WHAT YOU SHOULD DO: From the records below, transcribe only the lines running from the one with "export PLATFORM = sky130hd" through the one with "localparam int unsigned N_SRC". Keep both of those end lines.

-------- INPUT FOR THIS TASK

--- src/rtl/lpm_cfg_reg.sv ---
module lpm_cfg_reg import lpm_pkg::*; #(
  parameter int unsigned DW = 8
) (
  input  logic          clk_i,
  input  logic          rst_ni,
  input  logic          we_i,
  input  logic [DW-1:0] wdata_i,
  output lpm_cfg_t      cfg_o,
  output logic [DW-1:0] rdata_o
);
  localparam int unsigned RSVD_W = DW - CFG_W;

  lpm_cfg_t cfg_q;

  always_ff @(posedge clk_i or negedge rst_ni) begin
    if (!rst_ni)   cfg_q <= '0;
    else if (we_i) cfg_q <= lpm_cfg_t'(wdata_i[DW-1 -: CFG_W]);
  end

  assign cfg_o   = cfg_q;
  assign rdata_o = {cfg_q, {RSVD_W{1'b0}}};
endmodule
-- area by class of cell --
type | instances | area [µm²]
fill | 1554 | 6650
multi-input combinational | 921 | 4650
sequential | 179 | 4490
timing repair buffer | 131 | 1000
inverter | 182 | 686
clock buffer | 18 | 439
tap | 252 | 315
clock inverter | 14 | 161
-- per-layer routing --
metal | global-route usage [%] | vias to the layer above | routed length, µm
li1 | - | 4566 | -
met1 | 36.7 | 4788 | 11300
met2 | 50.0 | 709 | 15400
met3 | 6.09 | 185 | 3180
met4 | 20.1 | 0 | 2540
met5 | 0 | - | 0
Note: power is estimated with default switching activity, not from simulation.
==> config.mk <==
export PLATFORM = sky130hd
export DESIGN_NAME = seq_grant_arbiter
export DESIGN_NICKNAME = d
export VERILOG_FILES = /design/src/rtl/arb_pkg.sv /design/src/rtl/arb_rank_pick.sv /design/src/rtl/arb_rotate_flag.sv /design/src/rtl/seq_grant_arbiter.sv
export SDC_FILE = /design/constraint.sdc
export NUM_CORES = 1
export LEC_CHECK = 0
export ABC_CLOCK_PERIOD_IN_PS = 1300
export BUFFER_PORTS_ARGS = -buffer_cell sky130_fd_sc_hd__buf_2
export CAP_MARGIN = 20
export CORE_AREA = 5 5 42 44
export DETAILED_ROUTE_END_ITERATION = 12
export DIE_AREA = 0 0 47 49
export HOLD_SLACK_MARGIN = 0.08
export PLACE_DENSITY = 0.36
export RECOVER_POWER = 100
export SYNTH_ARGS = -nofsm -noshare
export SYNTH_HDL_FRONTEND = slang
export SYNTH_SLANG_ARGS = --single-unit
==> constraint.sdc <==
create_clock -name clk_i -period 1.3 [get_ports clk_i]
set_clock_uncertainty 0.15 [all_clocks]
set_input_delay 0.13 -clock clk_i [delete_from_list [all_inputs] [get_ports clk_i]]
set_output_delay 0.13 -clock clk_i [all_outputs]
set_load 0.005 [all_outputs]
==> src/rtl/arb_pkg.sv <==
package arb_pkg;

    // number of request sources and the width of a source index
    localparam int unsigned N_SRC  = 3;
    localparam int unsigned SRC_W  = $clog2(N_SRC);
    // number of ranking tables (normal and rotated)
    localparam int unsigned N_RANK = 2;

    typedef enum logic [SRC_W-1:0] {
        SRC_DMA     = 2'd0,
        SRC_REFRESH = 2'd1,
        SRC_CPU     = 2'd2
    } src_e;

    typedef logic [N_SRC-1:0]                  src_vec_t;
    typedef logic [N_SRC-1:0][SRC_W-1:0]       rank_t;

    // element [0] of a rank_t is the highest ranked source
    localparam rank_t RANK_NORMAL  = '{SRC_CPU, SRC_REFRESH, SRC_DMA};
    localparam rank_t RANK_ROTATED = '{SRC_DMA, SRC_CPU, SRC_REFRESH};

    localparam int unsigned SEL_NORMAL  = 0;
    localparam int unsigned SEL_ROTATED = 1;

    localparam logic [N_RANK-1:0][N_SRC-1:0][SRC_W-1:0] RANK_TABLE =
        '{RANK_ROTATED, RANK_NORMAL};

endpackage

==> src/rtl/arb_rank_pick.sv <==
module arb_rank_pick
    import arb_pkg::*;
#(
    parameter rank_t RANK = RANK_NORMAL
) (
    input  src_vec_t req_i,
    output src_vec_t pick_o
);

    typedef struct packed {
        src_vec_t pick;
        logic     found;
    } pick_s;

    pick_s p_d;

    always_comb begin
        p_d = '0;
        for (int r = 0; r < N_SRC; r++) begin
            if (!p_d.found && req_i[RANK[r]]) begin
                p_d.pick[RANK[r]] = 1'b1;
                p_d.found         = 1'b1;
            end
        end
    end

    assign pick_o = p_d.pick;

endmodule

==> src/rtl/arb_rotate_flag.sv <==
module arb_rotate_flag (
    input  logic clk_i,
    input  logic rst_ni,
    input  logic arm_i,
    input  logic consume_i,
    output logic armed_o
);

    typedef struct packed {
        logic armed;
    } flag_s;

    flag_s f_d, f_q;

    always_comb begin
        f_d = f_q;
        if (arm_i) begin
            f_d.armed = 1'b1;
        end else if (consume_i) begin
            f_d.armed = 1'b0;
        end
    end

    always_ff @(posedge clk_i or negedge rst_ni) begin
        if (!rst_ni) begin
            f_q <= '0;
        end else begin
            f_q <= f_d;
        end
    end

    assign armed_o = f_q.armed;

    // arming happens only while busy, consumption only while free
    p_arm_consume_excl_r5: assert property (@(posedge clk_i) disable iff (!rst_ni)
        !(arm_i && consume_i));

    p_arm_sets_r4: assert property (@(posedge clk_i) disable iff (!rst_ni)
        arm_i |=> armed_o);

    p_consume_clears_r5: assert property (@(posedge clk_i) disable iff (!rst_ni)
        consume_i |=> !armed_o);

    p_flag_keeps_r6: assert property (@(posedge clk_i) disable iff (!rst_ni)
        (!arm_i && !consume_i) |=> $stable(armed_o));

endmodule

==> src/rtl/seq_grant_arbiter.sv <==
module seq_grant_arbiter
    import arb_pkg::*;
(
    input  logic       clk_i,
    input  logic       rst_ni,
    input  logic [2:0] req_i,
    input  logic       done_i,
    output logic [2:0] gnt_o
);

    typedef struct packed {
        logic     busy;
        src_vec_t gnt;
    } arb_s;

    arb_s s_d, s_q;

    src_vec_t                picks [N_RANK];
    logic                    armed;
    logic                    issue;
    logic                    dma_done;
    src_vec_t                winner;

    // one picker per ranking table
    for (genvar g = 0; g < N_RANK; g++) begin : g_pick
        arb_rank_pick #(
            .RANK (RANK_TABLE[g])
        ) u_pick (
            .req_i  (req_i),
            .pick_o (picks[g])
        );
    end

    assign winner   = armed ? picks[SEL_ROTATED] : picks[SEL_NORMAL];
    assign issue    = !s_q.busy && (req_i != '0);
    assign dma_done = s_q.busy && done_i && s_q.gnt[SRC_DMA];

    arb_rotate_flag u_flag (
        .clk_i     (clk_i),
        .rst_ni    (rst_ni),
        .arm_i     (dma_done),
        .consume_i (issue),
        .armed_o   (armed)
    );

    always_comb begin
        s_d = s_q;
        if (s_q.busy) begin
            if (done_i) begin
                s_d.busy = 1'b0;
                s_d.gnt  = '0;
            end
        end else if (issue) begin
            s_d.busy = 1'b1;
            s_d.gnt  = winner;
        end
    end

    always_ff @(posedge clk_i or negedge rst_ni) begin
        if (!rst_ni) begin
            s_q <= '0;
        end else begin
            s_q <= s_d;
        end
    end

    assign gnt_o = s_q.gnt;

    p_gnt_onehot_r2: assert property (@(posedge clk_i) disable iff (!rst_ni)
        $onehot0(gnt_o));

    p_gnt_hold_r7: assert property (@(posedge clk_i) disable iff (!rst_ni)
        (gnt_o != '0 && !done_i) |=> $stable(gnt_o));

    p_gnt_release_r10: assert property (@(posedge clk_i) disable iff (!rst_ni)
        (gnt_o != '0 && done_i) |=> (gnt_o == '0));

    p_gnt_issue_r3: assert property (@(posedge clk_i) disable iff (!rst_ni)
        (gnt_o == '0 && req_i != '0) |=> ((gnt_o & $past(req_i)) != '0));

    p_idle_quiet_r6: assert property (@(posedge clk_i) disable iff (!rst_ni)
        (gnt_o == '0 && req_i == '0) |=> (gnt_o == '0));

endmodule

# [Word level (Yosys, flattened, before mapping)]
# Index checks and enable logic that the tools add are counted.
[word_totals] ff_bits=5 input_bits=6 word_cells=34
[op_classes] mux=14 eq_ne=1 n_reduce_logical=16
[op_table] op="$mux 4" n=3
[op_table] op="$mux 1" n=8
[op_table] op="$logic_and 1x1->1" n=7
[op_table] op="$logic_not 1->1" n=5
[op_table] op="$mux 2" n=2
[op_table] op="$reduce_bool 2->1" n=2
[op_table] op="$mux 3" n=1
[op_table] op="$reduce_bool 3->1" n=1
[op_table] op="$ne 2x2->1 const B" n=1
[op_table] op="$reduce_and 2->1" n=1

# [Depth between registers and ports, before layout]
[depth] ltp_word=10 depth_mapped=3 ltp_nobuf=3

# [Hierarchy]
# Synthesis repeated with hierarchy kept, for this count alone.
[unflattened] hier_cells=30 area_unflattened_um2=330.3
[modules_own_cells] mod="seq_grant_arbiter" cells_per_inst=21 n_inst=1 seq_area_each_um2=100.1 area_per_inst_um2=241.5
[modules_own_cells] mod="arb_rank_pick" cells_per_inst=3 n_inst=2 seq_area_each_um2=0.0 area_per_inst_um2=26.3
[modules_own_cells] mod="arb_rotate_flag" cells_per_inst=3 n_inst=1 seq_area_each_um2=25.0 area_per_inst_um2=36.3

# [Worst setup path before layout]
# No wires, ideal clock.
[synth_timing] kind="flip-flop to flip-flop" from="reg s_q[3] (netlist name)" to="reg s_q (netlist bit gnt_o[1])" setup_time_ns=0.064 arrival_time_ns=0.969 required_time_ns=1.086 n_path_buf=0 path_stages_with_launch=4 path_slack_ns=0.118 path_cell_list="dfrtp_1 > nor4_2 > nand2b_1 > a22o_2"
[synth_between] elab_chain_cells=4 word_cells_on_any_way=6
[synth_lines] item="start: declaration" line_no="seq_grant_arbiter.sv:16" source="arb_s s_d, s_q;"
[synth_lines] item="start signal: assignment" line_no="seq_grant_arbiter.sv:61" source="s_q <= '0;"
[synth_lines] item="start signal: assignment" line_no="seq_grant_arbiter.sv:63" source="s_q <= s_d;"
[synth_lines] item="$logic_not 1->1" line_no="seq_grant_arbiter.sv:35" source="assign issue = !s_q.busy && (req_i != '0);"
[synth_lines] item="$logic_and 1x1->1" line_no="seq_grant_arbiter.sv:35"
[synth_lines] item="$reduce_bool 2->1 (no line)"
[synth_lines] item="$reduce_and 2->1 (no line)"
# Parallel ways exist; a longest one is shown, timed or not.
# A chain may end at the register's enable or synchronous reset.

# [Worst setup path in the final report]
[layout_timing] from="in done_i" to="reg s_q (netlist bit gnt_o[1])"
[layout_between] elab_chain_cells=2
[layout_lines] item="start: declaration" line_no="seq_grant_arbiter.sv:7" source="input logic done_i,"
[layout_lines] item="$ne 2x2->1 (no line)"
[layout_lines] item="$reduce_and 2->1 (no line)"
# Every way passes these cells.

==> results.sh <==
export IMPL_run_status="finished clean"
export IMPL_drc=0
export IMPL_post_synth_num_cell_types=11
export IMPL_worst_setup_path_type="in -> reg"
export IMPL_synth_area_in_compound_gates=0.246
export IMPL_synth_seq_area_share=0.493
export IMPL_cts_root_buffer_cell="sky130_fd_sc_hd__clkbuf_4"
export IMPL_timing_final_setup_violations=0
export IMPL_drt_pre_antenna_iters=4
export IMPL_yosys_register_bits=5
export IMPL_grt_util_overall=0.0649
export IMPL_layout_nets=47
export IMPL_synth_yosys_warnings=0
export IMPL_grt_start_max_net_pins=7
export IMPL_dr_wl_met2_um=244
export IMPL_tritoncts="yes"
export IMPL_timing_setup_tns_ns=0
export IMPL_antenna_found_initial=0
export IMPL_syn_area_per_cell_um2=10.6
export IMPL_die_w_um=47
export IMPL_post_place_ws_ns=0.0943
export IMPL_dominant_cells_by_area_after_synthesis="sky130_fd_sc_hd__dfrtp_1 (49%), sky130_fd_sc_hd__buf_4 (8.9%), sky130_fd_sc_hd__a32o_1 (7.9%)"
export IMPL_max_slew_worst_pin_slew_ns=0.302
export IMPL_fp_row_count=14
export IMPL_detailroute_wirelength_met3_um=75
export IMPL_ant_nets=0
export IMPL_synthDominantCellAreaShare=0.493
export IMPL_cts_setup_buffers=0
export IMPL_synth_adder_area_share=0
export IMPL_worst_slew_margin_rel=0.797
export IMPL_critPathMaxFanout=3
export IMPL_met1_wire_length_um=294
export IMPL_clk_pin_slew_worst_paths_ns=0.05
export IMPL_final_layout_size_suffix_gt1_frac=0.275
export IMPL_i_o_pin_cnt=9
export IMPL_min_delay_path_class="in -> reg"
export IMPL_antenna_diode_count=0
export IMPL_h_tree_depth=1
export IMPL_route_detailed_wl_per_inst_um=11.6
export IMPL_drtIter0Drc=5
export IMPL_cp_top_family="buffers and inverters"
export IMPL_leakagePower_nw=0.178
export IMPL_finalHoldViolCount=0
export IMPL_synth_cell_area_um2=254
export IMPL_finalWeightedCongestion=0.799
export IMPL_routed_wirelength_um=652
export IMPL_totalPowerFinal_mw=0.463
export IMPL_timing_max_cap_violations=0
export IMPL_post_drt_via_cell_ratio=4.34
export IMPL_synth_simple_gate_area_share=0.128
export IMPL_muxShareOfSynthArea=0
export IMPL_post_synth_xor_area_fraction=0
export IMPL_die_height_um=49
export IMPL_design_die_area_um2=2300
export IMPL_fmaxAchievable_mhz=812
export IMPL_worst_ep_required_time_ns=1.29
export IMPL_post_route_min_period_ns=1.23
export IMPL_dp_hpwl_um=473
export IMPL_crit_slowest_cell="sky130_fd_sc_hd__dlygate4sd3_1"
export IMPL_io_buffer_count=8
export IMPL_synth_fp_nets=30
export IMPL_cp_arrival_ns=1.22
export IMPL_globalRouteOverflowTotal=0
export IMPL_placedInstanceArea_um2=299
export IMPL_clkLatencyLatePin_ns=0.25
export IMPL_floorplan_initialDensity=0.181
export IMPL_yosys_area_top_type="sky130_fd_sc_hd__dfrtp_1"
export IMPL_via_count_of_the_first_global_routing_pass=249
export IMPL_critPathLaunchType="primary input"
export IMPL_layout_setup_ws_ns=0.0684
export IMPL_endpoint_kind="register"
export IMPL_detailroute_via_count=243
export IMPL_finalCritPeriodShare=0.947
export IMPL_cts_sink_count=5
export IMPL_finalMaxSlewViolations=0
export IMPL_synth_top_family_by_area="compound AO/OA/AOI/OAI gates"
export IMPL_route_top_layer_used="met4"
export IMPL_fin_worst_hold_slack_ns=0.0610
export IMPL_number_of_clock_buffers_inserted_by_tritoncts=3
export IMPL_areaGrowthSynthToFinish_pct=49.8
export IMPL_cts_buffer_depth=2
export IMPL_worstPathCellList="dlygate4sd3_1 -> clkbuf_2 -> nand2b_4 -> nand2b_1 -> a22o_2"
export IMPL_n_fill_cell=157
export IMPL_floorplan_core_area_um2=1400
export IMPL_worst_path_largest_cell_delay_ns=0.52
export IMPL_ir_drop_mv=0.289
export IMPL_critPathBufInv=2
export IMPL_grt_first_pass_wirelength_um=1010
export IMPL_post_synth_inst_count=24
export IMPL_rsz0062_at_grt="false"
export IMPL_stdcell_area_um2=380
export IMPL_power_per_cell_area_nw_per_um2=1220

----------------

ANSWER AREA:
export PLATFORM = sky130hd
export DESIGN_NAME = seq_grant_arbiter
export DESIGN_NICKNAME = d
export VERILOG_FILES = /design/src/rtl/arb_pkg.sv /design/src/rtl/arb_rank_pick.sv /design/src/rtl/arb_rotate_flag.sv /design/src/rtl/seq_grant_arbiter.sv
export SDC_FILE = /design/constraint.sdc
export NUM_CORES = 1
export LEC_CHECK = 0
export ABC_CLOCK_PERIOD_IN_PS = 1300
export BUFFER_PORTS_ARGS = -buffer_cell sky130_fd_sc_hd__buf_2
export CAP_MARGIN = 20
export CORE_AREA = 5 5 42 44
export DETAILED_ROUTE_END_ITERATION = 12
export DIE_AREA = 0 0 47 49
export HOLD_SLACK_MARGIN = 0.08
export PLACE_DENSITY = 0.36
export RECOVER_POWER = 100
export SYNTH_ARGS = -nofsm -noshare
export SYNTH_HDL_FRONTEND = slang
export SYNTH_SLANG_ARGS = --single-unit
==> constraint.sdc <==
create_clock -name clk_i -period 1.3 [get_ports clk_i]
set_clock_uncertainty 0.15 [all_clocks]
set_input_delay 0.13 -clock clk_i [delete_from_list [all_inputs] [get_ports clk_i]]
set_output_delay 0.13 -clock clk_i [all_outputs]
set_load 0.005 [all_outputs]
==> src/rtl/arb_pkg.sv <==
package arb_pkg;

    // number of request sources and the width of a source index
    localparam int unsigned N_SRC  = 3;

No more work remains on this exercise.